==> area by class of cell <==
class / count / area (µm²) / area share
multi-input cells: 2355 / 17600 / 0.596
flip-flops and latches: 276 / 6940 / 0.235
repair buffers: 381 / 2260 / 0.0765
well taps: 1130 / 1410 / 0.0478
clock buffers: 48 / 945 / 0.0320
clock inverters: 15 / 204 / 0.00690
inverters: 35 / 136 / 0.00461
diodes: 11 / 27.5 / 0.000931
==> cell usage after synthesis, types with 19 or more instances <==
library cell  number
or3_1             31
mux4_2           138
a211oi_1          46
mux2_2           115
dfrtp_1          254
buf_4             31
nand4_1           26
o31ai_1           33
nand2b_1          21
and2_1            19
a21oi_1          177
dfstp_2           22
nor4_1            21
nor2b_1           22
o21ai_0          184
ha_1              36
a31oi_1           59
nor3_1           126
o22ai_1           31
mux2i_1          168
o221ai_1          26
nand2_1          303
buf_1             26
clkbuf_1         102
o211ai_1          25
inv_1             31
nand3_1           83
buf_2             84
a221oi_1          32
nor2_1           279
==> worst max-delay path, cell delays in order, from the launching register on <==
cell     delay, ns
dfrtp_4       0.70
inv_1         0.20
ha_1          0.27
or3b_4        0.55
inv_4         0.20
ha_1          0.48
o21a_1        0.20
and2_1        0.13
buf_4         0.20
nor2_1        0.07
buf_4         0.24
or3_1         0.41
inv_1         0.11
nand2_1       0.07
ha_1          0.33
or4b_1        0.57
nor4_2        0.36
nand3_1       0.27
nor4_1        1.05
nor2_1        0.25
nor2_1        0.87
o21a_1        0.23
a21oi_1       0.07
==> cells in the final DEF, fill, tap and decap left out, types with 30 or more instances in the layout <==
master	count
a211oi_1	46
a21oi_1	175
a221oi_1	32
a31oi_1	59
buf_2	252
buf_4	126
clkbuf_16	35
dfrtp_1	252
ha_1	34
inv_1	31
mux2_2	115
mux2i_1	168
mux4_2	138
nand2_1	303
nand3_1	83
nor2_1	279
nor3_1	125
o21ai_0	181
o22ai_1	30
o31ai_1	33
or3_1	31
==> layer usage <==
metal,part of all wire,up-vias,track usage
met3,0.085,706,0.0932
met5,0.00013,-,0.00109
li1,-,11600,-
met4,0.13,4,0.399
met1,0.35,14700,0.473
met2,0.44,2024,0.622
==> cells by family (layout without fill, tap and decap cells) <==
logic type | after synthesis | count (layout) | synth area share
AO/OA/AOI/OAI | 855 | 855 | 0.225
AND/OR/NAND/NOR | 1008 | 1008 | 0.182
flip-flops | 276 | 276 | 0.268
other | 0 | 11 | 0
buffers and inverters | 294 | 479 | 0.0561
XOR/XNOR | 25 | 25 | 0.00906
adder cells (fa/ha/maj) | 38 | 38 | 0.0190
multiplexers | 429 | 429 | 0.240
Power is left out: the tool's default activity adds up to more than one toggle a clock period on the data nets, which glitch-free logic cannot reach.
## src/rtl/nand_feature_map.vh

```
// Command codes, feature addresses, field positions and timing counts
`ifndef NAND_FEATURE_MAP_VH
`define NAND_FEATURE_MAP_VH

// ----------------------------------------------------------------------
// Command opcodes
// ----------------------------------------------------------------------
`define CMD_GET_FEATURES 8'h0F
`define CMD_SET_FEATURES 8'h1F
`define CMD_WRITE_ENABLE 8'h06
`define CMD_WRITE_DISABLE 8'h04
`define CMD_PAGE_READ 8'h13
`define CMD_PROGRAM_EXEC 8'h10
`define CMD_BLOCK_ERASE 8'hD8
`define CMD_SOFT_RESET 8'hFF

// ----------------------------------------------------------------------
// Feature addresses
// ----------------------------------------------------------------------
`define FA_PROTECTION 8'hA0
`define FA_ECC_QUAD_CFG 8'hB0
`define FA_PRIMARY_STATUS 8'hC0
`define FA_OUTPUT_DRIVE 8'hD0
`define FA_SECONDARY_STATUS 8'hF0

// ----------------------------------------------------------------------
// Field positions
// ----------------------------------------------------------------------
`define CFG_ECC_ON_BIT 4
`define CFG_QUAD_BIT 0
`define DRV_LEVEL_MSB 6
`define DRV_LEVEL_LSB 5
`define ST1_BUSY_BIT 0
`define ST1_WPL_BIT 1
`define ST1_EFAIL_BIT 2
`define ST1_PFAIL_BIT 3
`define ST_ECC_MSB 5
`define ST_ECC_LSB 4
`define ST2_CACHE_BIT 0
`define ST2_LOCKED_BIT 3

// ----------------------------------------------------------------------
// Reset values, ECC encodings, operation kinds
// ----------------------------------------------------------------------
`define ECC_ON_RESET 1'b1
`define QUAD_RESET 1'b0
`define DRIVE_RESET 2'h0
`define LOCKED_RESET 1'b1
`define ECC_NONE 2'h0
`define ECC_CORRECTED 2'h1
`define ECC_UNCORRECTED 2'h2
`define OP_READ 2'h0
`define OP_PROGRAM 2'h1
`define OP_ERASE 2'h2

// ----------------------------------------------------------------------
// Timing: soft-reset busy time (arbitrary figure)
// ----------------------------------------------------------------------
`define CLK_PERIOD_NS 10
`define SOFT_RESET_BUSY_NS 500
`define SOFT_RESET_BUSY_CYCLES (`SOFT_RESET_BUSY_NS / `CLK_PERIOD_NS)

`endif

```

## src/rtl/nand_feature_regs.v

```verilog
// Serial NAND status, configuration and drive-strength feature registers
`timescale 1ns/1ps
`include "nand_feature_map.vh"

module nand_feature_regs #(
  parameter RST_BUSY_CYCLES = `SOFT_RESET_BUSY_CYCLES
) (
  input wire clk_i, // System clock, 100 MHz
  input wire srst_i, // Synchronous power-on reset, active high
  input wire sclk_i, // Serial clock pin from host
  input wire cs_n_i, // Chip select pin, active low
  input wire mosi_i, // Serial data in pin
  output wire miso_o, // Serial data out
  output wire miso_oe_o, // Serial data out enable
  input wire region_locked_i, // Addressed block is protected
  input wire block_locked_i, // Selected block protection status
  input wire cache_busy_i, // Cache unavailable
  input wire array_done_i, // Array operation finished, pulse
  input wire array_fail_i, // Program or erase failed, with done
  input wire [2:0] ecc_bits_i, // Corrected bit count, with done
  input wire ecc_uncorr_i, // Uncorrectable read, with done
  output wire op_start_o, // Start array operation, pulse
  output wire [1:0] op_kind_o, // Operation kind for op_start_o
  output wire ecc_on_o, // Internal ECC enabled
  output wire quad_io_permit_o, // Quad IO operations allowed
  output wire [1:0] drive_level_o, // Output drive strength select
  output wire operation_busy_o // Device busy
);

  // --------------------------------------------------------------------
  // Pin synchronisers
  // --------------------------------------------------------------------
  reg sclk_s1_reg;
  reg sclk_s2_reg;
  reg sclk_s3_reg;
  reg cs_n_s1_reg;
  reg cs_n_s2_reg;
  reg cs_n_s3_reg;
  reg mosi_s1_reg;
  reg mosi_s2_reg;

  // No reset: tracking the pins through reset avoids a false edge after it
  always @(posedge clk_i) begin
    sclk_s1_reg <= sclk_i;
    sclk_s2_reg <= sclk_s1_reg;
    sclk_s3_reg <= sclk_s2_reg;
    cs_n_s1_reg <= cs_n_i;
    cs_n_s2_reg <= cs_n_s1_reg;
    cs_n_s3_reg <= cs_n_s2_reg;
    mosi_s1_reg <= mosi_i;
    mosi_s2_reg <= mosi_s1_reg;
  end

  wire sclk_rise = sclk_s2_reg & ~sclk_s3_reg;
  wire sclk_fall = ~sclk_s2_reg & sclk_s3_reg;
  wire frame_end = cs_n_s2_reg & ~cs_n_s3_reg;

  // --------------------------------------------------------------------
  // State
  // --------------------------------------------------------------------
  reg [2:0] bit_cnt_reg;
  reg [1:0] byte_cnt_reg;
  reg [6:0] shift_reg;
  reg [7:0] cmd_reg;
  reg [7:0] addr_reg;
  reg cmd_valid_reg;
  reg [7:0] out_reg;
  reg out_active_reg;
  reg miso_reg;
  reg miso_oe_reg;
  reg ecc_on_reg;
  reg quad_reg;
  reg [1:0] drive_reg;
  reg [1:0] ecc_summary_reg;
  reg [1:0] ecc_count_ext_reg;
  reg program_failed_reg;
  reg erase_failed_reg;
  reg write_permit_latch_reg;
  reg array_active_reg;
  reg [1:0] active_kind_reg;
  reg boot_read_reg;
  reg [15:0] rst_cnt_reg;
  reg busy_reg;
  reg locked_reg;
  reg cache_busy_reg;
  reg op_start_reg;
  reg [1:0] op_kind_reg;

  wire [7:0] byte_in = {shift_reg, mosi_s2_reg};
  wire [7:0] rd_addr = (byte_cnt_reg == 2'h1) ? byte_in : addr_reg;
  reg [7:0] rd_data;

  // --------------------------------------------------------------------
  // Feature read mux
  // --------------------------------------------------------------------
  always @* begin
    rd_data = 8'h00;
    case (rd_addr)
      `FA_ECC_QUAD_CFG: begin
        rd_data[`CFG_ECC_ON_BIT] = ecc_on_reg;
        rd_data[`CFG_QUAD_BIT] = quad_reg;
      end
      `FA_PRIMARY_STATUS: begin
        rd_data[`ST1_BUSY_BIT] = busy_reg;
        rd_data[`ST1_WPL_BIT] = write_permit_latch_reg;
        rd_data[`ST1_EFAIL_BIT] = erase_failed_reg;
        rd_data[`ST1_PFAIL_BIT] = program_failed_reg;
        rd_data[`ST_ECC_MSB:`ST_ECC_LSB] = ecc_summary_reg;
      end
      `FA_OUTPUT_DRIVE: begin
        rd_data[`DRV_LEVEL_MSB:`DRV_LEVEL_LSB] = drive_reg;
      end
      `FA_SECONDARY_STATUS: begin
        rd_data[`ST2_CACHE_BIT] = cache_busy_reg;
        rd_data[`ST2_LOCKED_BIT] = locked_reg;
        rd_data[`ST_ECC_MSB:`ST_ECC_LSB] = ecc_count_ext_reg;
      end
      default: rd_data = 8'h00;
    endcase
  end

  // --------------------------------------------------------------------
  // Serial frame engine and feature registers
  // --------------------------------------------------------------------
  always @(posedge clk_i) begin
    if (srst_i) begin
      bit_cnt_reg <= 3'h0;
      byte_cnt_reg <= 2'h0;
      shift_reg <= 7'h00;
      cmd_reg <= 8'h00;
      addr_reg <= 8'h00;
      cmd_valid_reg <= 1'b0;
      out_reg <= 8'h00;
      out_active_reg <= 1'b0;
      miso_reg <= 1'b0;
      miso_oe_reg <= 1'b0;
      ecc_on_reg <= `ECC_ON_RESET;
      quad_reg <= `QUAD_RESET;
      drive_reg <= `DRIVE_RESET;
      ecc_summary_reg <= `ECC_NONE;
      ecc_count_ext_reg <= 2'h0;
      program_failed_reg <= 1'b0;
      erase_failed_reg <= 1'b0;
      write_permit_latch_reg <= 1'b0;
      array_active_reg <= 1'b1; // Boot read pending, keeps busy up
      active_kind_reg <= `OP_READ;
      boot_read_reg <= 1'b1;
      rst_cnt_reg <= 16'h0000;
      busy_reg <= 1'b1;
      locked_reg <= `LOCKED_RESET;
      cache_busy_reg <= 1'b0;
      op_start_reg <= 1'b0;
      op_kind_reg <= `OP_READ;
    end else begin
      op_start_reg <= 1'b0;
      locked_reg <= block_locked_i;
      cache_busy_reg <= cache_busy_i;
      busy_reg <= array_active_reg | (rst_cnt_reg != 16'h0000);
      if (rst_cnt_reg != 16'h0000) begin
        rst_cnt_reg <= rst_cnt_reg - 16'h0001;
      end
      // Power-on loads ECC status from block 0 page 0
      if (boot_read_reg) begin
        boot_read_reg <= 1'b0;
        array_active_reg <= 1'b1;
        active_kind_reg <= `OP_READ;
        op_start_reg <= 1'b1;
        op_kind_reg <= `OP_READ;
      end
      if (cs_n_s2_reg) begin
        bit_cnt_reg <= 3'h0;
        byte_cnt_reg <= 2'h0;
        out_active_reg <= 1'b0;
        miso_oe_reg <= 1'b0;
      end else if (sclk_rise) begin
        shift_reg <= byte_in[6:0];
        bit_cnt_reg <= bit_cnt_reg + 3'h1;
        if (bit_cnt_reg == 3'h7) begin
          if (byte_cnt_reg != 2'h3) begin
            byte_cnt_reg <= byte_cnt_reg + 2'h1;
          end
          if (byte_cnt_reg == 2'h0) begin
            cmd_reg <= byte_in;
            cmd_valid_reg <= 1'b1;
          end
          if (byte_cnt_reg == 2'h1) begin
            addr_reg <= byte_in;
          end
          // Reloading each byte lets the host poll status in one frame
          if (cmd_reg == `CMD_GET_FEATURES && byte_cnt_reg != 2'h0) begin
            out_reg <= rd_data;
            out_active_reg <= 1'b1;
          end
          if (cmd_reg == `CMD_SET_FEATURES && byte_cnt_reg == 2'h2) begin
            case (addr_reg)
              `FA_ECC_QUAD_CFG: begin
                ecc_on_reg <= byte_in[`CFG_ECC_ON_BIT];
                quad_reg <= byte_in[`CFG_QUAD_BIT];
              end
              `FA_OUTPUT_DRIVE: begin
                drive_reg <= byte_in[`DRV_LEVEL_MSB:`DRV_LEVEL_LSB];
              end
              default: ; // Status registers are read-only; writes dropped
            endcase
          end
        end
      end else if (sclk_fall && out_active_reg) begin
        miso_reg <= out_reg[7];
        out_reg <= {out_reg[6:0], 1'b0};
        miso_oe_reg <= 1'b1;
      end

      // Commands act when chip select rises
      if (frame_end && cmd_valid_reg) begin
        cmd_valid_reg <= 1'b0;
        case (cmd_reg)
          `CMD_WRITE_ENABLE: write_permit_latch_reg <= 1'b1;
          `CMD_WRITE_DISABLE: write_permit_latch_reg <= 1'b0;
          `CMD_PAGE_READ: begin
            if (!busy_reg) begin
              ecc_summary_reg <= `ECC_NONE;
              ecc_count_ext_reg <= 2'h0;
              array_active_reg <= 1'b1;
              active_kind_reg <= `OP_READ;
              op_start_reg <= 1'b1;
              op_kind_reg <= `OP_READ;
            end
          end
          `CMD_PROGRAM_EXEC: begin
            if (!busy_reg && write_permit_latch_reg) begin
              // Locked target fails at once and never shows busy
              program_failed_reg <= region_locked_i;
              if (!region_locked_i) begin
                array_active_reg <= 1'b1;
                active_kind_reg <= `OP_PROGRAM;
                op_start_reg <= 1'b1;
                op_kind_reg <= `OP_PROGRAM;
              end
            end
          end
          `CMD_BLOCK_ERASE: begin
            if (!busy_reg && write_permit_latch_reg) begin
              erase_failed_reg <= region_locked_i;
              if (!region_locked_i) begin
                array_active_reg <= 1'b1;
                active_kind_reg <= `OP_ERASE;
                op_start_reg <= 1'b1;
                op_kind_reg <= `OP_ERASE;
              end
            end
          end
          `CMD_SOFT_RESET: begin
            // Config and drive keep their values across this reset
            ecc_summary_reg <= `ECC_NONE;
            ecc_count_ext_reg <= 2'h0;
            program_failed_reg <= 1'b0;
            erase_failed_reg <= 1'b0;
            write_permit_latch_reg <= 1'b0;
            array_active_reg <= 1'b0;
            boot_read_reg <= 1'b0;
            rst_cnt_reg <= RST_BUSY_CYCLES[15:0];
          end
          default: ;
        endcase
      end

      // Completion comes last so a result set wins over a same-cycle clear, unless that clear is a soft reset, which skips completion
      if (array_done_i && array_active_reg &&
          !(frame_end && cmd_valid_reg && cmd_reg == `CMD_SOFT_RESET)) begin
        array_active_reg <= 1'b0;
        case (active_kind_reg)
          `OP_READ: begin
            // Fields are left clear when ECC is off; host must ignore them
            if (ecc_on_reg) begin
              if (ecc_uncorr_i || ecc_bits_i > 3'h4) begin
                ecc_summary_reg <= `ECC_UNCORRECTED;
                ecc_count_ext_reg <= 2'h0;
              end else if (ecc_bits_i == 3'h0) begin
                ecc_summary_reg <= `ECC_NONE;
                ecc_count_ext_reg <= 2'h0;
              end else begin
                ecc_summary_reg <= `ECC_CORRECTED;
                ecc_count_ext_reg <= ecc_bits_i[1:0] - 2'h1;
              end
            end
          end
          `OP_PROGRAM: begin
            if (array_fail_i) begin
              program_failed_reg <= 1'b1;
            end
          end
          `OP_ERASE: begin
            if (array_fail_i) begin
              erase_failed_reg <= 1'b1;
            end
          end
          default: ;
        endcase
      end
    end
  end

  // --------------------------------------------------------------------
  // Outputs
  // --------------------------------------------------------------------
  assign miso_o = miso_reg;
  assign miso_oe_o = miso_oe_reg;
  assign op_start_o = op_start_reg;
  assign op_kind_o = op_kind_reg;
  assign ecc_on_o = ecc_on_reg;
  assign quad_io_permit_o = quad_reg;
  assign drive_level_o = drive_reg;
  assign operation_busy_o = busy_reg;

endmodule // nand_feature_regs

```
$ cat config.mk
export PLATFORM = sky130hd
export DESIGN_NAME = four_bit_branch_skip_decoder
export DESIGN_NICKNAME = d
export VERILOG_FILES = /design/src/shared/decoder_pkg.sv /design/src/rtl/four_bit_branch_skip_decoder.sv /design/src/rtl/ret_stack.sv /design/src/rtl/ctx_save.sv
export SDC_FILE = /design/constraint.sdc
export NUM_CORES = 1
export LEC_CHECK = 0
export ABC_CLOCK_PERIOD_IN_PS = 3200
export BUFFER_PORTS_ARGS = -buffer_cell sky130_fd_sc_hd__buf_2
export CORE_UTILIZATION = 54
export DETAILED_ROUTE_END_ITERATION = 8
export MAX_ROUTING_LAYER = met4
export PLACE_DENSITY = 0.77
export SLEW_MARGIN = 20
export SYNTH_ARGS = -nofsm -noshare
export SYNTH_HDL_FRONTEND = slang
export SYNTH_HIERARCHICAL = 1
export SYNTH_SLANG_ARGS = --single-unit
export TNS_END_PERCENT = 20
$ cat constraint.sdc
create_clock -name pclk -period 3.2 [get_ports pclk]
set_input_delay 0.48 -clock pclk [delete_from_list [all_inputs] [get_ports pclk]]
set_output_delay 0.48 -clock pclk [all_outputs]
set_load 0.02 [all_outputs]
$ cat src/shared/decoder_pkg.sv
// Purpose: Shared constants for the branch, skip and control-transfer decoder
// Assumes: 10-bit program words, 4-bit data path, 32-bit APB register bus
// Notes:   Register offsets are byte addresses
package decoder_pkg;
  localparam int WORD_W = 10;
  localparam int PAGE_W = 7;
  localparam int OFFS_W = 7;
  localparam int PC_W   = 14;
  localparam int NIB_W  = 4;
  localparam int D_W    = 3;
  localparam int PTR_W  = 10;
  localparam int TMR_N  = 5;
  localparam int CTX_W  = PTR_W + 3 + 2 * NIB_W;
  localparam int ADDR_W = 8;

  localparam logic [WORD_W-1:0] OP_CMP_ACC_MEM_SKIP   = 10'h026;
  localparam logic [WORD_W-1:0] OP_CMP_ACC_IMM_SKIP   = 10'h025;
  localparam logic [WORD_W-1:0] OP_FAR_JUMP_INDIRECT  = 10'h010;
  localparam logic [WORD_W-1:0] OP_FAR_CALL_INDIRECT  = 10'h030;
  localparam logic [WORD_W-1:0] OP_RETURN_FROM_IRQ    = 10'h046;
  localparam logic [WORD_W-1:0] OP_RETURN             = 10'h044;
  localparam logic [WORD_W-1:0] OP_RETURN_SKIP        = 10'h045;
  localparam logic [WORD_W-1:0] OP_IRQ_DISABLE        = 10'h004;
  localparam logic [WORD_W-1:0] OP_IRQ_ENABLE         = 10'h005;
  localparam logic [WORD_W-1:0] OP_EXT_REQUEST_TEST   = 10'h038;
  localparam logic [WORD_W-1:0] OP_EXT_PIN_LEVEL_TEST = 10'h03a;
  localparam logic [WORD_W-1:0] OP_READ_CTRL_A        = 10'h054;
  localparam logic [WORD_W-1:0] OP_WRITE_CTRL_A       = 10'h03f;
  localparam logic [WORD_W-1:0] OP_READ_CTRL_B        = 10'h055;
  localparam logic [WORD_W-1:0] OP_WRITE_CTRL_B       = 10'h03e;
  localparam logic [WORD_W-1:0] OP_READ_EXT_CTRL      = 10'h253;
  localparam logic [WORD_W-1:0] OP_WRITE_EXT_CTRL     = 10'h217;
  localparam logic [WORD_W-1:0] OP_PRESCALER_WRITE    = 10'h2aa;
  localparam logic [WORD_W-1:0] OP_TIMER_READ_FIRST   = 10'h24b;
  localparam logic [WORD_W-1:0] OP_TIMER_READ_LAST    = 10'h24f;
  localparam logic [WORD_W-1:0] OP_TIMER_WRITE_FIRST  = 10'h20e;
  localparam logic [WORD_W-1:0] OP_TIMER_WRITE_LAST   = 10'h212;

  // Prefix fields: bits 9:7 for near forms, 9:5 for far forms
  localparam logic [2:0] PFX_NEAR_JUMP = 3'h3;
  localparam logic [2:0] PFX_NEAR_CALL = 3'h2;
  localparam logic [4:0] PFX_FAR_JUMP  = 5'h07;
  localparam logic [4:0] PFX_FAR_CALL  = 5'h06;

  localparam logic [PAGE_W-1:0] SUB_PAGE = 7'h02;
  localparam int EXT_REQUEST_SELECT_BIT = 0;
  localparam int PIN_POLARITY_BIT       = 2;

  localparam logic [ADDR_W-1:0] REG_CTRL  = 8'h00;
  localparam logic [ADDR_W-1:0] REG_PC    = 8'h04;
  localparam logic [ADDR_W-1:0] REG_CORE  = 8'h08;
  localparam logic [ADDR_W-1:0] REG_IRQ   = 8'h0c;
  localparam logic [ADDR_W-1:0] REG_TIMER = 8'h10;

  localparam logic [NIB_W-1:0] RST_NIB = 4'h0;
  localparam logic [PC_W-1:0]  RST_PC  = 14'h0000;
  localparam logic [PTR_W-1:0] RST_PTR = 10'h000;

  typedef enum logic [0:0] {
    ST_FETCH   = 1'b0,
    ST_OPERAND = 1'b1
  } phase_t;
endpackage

------------------------------------------------

- **WHAT IS REQUIRED**
Everything from the first line of the records through the line containing "cells by family" is to be set down exactly, while later lines are left out.

- **EXERCISE OUTPUT**
==> area by class of cell <==
class / count / area (µm²) / area share
multi-input cells: 2355 / 17600 / 0.596
flip-flops and latches: 276 / 6940 / 0.235
repair buffers: 381 / 2260 / 0.0765
well taps: 1130 / 1410 / 0.0478
clock buffers: 48 / 945 / 0.0320
clock inverters: 15 / 204 / 0.00690
inverters: 35 / 136 / 0.00461
diodes: 11 / 27.5 / 0.000931
==> cell usage after synthesis, types with 19 or more instances <==
library cell  number
or3_1             31
mux4_2           138
a211oi_1          46
mux2_2           115
dfrtp_1          254
buf_4             31
nand4_1           26
o31ai_1           33
nand2b_1          21
and2_1            19
a21oi_1          177
dfstp_2           22
nor4_1            21
nor2b_1           22
o21ai_0          184
ha_1              36
a31oi_1           59
nor3_1           126
o22ai_1           31
mux2i_1          168
o221ai_1          26
nand2_1          303
buf_1             26
clkbuf_1         102
o211ai_1          25
inv_1             31
nand3_1           83
buf_2             84
a221oi_1          32
nor2_1           279
==> worst max-delay path, cell delays in order, from the launching register on <==
cell     delay, ns
dfrtp_4       0.70
inv_1         0.20
ha_1          0.27
or3b_4        0.55
inv_4         0.20
ha_1          0.48
o21a_1        0.20
and2_1        0.13
buf_4         0.20
nor2_1        0.07
buf_4         0.24
or3_1         0.41
inv_1         0.11
nand2_1       0.07
ha_1          0.33
or4b_1        0.57
nor4_2        0.36
nand3_1       0.27
nor4_1        1.05
nor2_1        0.25
nor2_1        0.87
o21a_1        0.23
a21oi_1       0.07
==> cells in the final DEF, fill, tap and decap left out, types with 30 or more instances in the layout <==
master	count
a211oi_1	46
a21oi_1	175
a221oi_1	32
a31oi_1	59
buf_2	252
buf_4	126
clkbuf_16	35
dfrtp_1	252
ha_1	34
inv_1	31
mux2_2	115
mux2i_1	168
mux4_2	138
nand2_1	303
nand3_1	83
nor2_1	279
nor3_1	125
o21ai_0	181
o22ai_1	30
o31ai_1	33
or3_1	31
==> layer usage <==
metal,part of all wire,up-vias,track usage
met3,0.085,706,0.0932
met5,0.00013,-,0.00109
li1,-,11600,-
met4,0.13,4,0.399
met1,0.35,14700,0.473
met2,0.44,2024,0.622
==> cells by family (layout without fill, tap and decap cells) <==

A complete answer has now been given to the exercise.